Jellyfish and Ginger: Medical Books and the Abandonment of Movable Type in the Early Edo Period ( 海月と生薑 - 江戸初期の医学書出版と活字印刷の衰退)

Peter Kornicki - Emeritus Professor of Japanese Studies & Deputy Warden, Robinson College, University of Cambridge

Thursday, March 5, 2015 - 5:15pm to 6:45pm
Beinecke Rare Book & Manuscript Library See map
121 Wall Street
New Haven, CT 06511

This special lecture is the keynote presentation for Treasures from Japan: An International Conference on Pre-Modern Books and Manuscripts in the Yale University Library that will take place from March 5-6, 2015. For centuries woodblock printing was the only alternative to manuscripts in Japan, but at the end of the sixteenth century, the technology of printing with movable type was introduced to Japan more or less simultaneously from two very different sources; the European tradition in the form of the Jesuits, who brought a printing press to Japan from Macao and used it in Kyushu, and the Korean tradition, when Hideyoshi’s troops brought printing equipment and artisans from Korea, where printing with movable type had been practiced well before Gutenberg perfected printing in Mainz in the middle of the fifteenth century.
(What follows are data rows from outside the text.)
[src/rtl/taylor_series_driver.sv]
// Request FIFO plus two-state launcher for the cosine core, with result capture
// onto a valid/ready output stream and a watchdog for a core that never answers.
module taylor_series_driver #(
  parameter int W          = 24,
  parameter int FIFO_DEPTH = 4,
  parameter int TIMEOUT    = 32
) (
  input  logic         clock,
  input  logic         reset,
  input  logic         in_valid,
  output logic         in_ready,
  input  logic [W-1:0] in_angle,
  output logic         core_start,
  output logic [W-1:0] core_angle,
  input  logic         core_ready,
  input  logic [W-1:0] core_result,
  output logic         out_valid,
  input  logic         out_ready,
  output logic [W-1:0] out_result,
  output logic         out_timeout,
  output logic         busy
);

  localparam int AW = $clog2(FIFO_DEPTH);
  localparam int CW = AW + 1;
  localparam int TW = $clog2(TIMEOUT);

  typedef enum logic {IDLE, RUN} state_t;

  state_t state_q, state_d;

  logic [W-1:0]  mem [FIFO_DEPTH];
  logic [AW-1:0] wr_ptr, rd_ptr;
  logic [CW-1:0] count;
  logic          full, empty, push, pop;

  logic          rdy_q, res_edge;
  logic [TW-1:0] wd;
  logic          cap_ok, cap_to, out_free;

  assign full     = (count == CW'(FIFO_DEPTH));
  assign empty    = (count == '0);
  assign in_ready = ~full;
  assign push     = in_valid & in_ready;
  assign res_edge = core_ready & ~rdy_q;
  assign out_free = ~out_valid | out_ready;
  assign busy     = (state_q != IDLE) | ~empty;

  always_ff @(posedge clock) begin
    if (push) mem[wr_ptr] <= in_angle;
  end

  always_ff @(posedge clock or posedge reset) begin
    if (reset) begin
      wr_ptr <= '0;
      rd_ptr <= '0;
      count  <= '0;
    end else begin
      if (push) wr_ptr <= wr_ptr + 1'b1;
      if (pop)  rd_ptr <= rd_ptr + 1'b1;
      case ({push, pop})
        2'b10:   count <= count + 1'b1;
        2'b01:   count <= count - 1'b1;
        default: count <= count;
      endcase
    end
  end

  always_ff @(posedge clock or posedge reset) begin
    if (reset) state_q <= IDLE;
    else       state_q <= state_d;
  end

  always_comb begin
    state_d = state_q;
    pop     = 1'b0;
    cap_ok  = 1'b0;
    cap_to  = 1'b0;
    case (state_q)
      IDLE: begin
        if (!empty && out_free) begin
          pop     = 1'b1;
          state_d = RUN;
        end
      end
      RUN: begin
        // Only a rising edge of ready counts, so a level left high by the last job is ignored.
        if (res_edge) begin
          cap_ok  = 1'b1;
          state_d = IDLE;
        end else if (wd == TW'(TIMEOUT - 1)) begin
          cap_to  = 1'b1;
          state_d = IDLE;
        end
      end
      default: state_d = IDLE;
    endcase
  end

  always_ff @(posedge clock or posedge reset) begin
    if (reset) begin
      rdy_q       <= 1'b0;
      wd          <= '0;
      core_start  <= 1'b0;
      core_angle  <= '0;
      out_valid   <= 1'b0;
      out_result  <= '0;
      out_timeout <= 1'b0;
    end else begin
      rdy_q <= core_ready;
      if (pop) begin
        core_angle <= mem[rd_ptr];
        core_start <= 1'b1;
        wd         <= '0;
      end else if (state_q == RUN) begin
        wd <= wd + 1'b1;
      end
      if (cap_ok || cap_to) begin
        core_start  <= 1'b0;
        out_valid   <= 1'b1;
        out_result  <= cap_ok ? core_result : '0;
        out_timeout <= cap_to;
      end else if (out_valid && out_ready) begin
        out_valid <= 1'b0;
      end
    end
  end

endmodule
As a direct result of this technology transfer, in the early decades of the seventeenth century, many more books were printed with movable type in Japan than with woodblocks. By the 1630s however, movable type was on the way out, and by 1650, nobody was printing with movable type any more. This seems like a technological reversion so why did this happen? Many explanations have been put forward, but in this lecture Kornicki shall put forward a new explanation that draws upon early medical texts for an understanding of the dynamics that led to the revitalization of woodblock printing.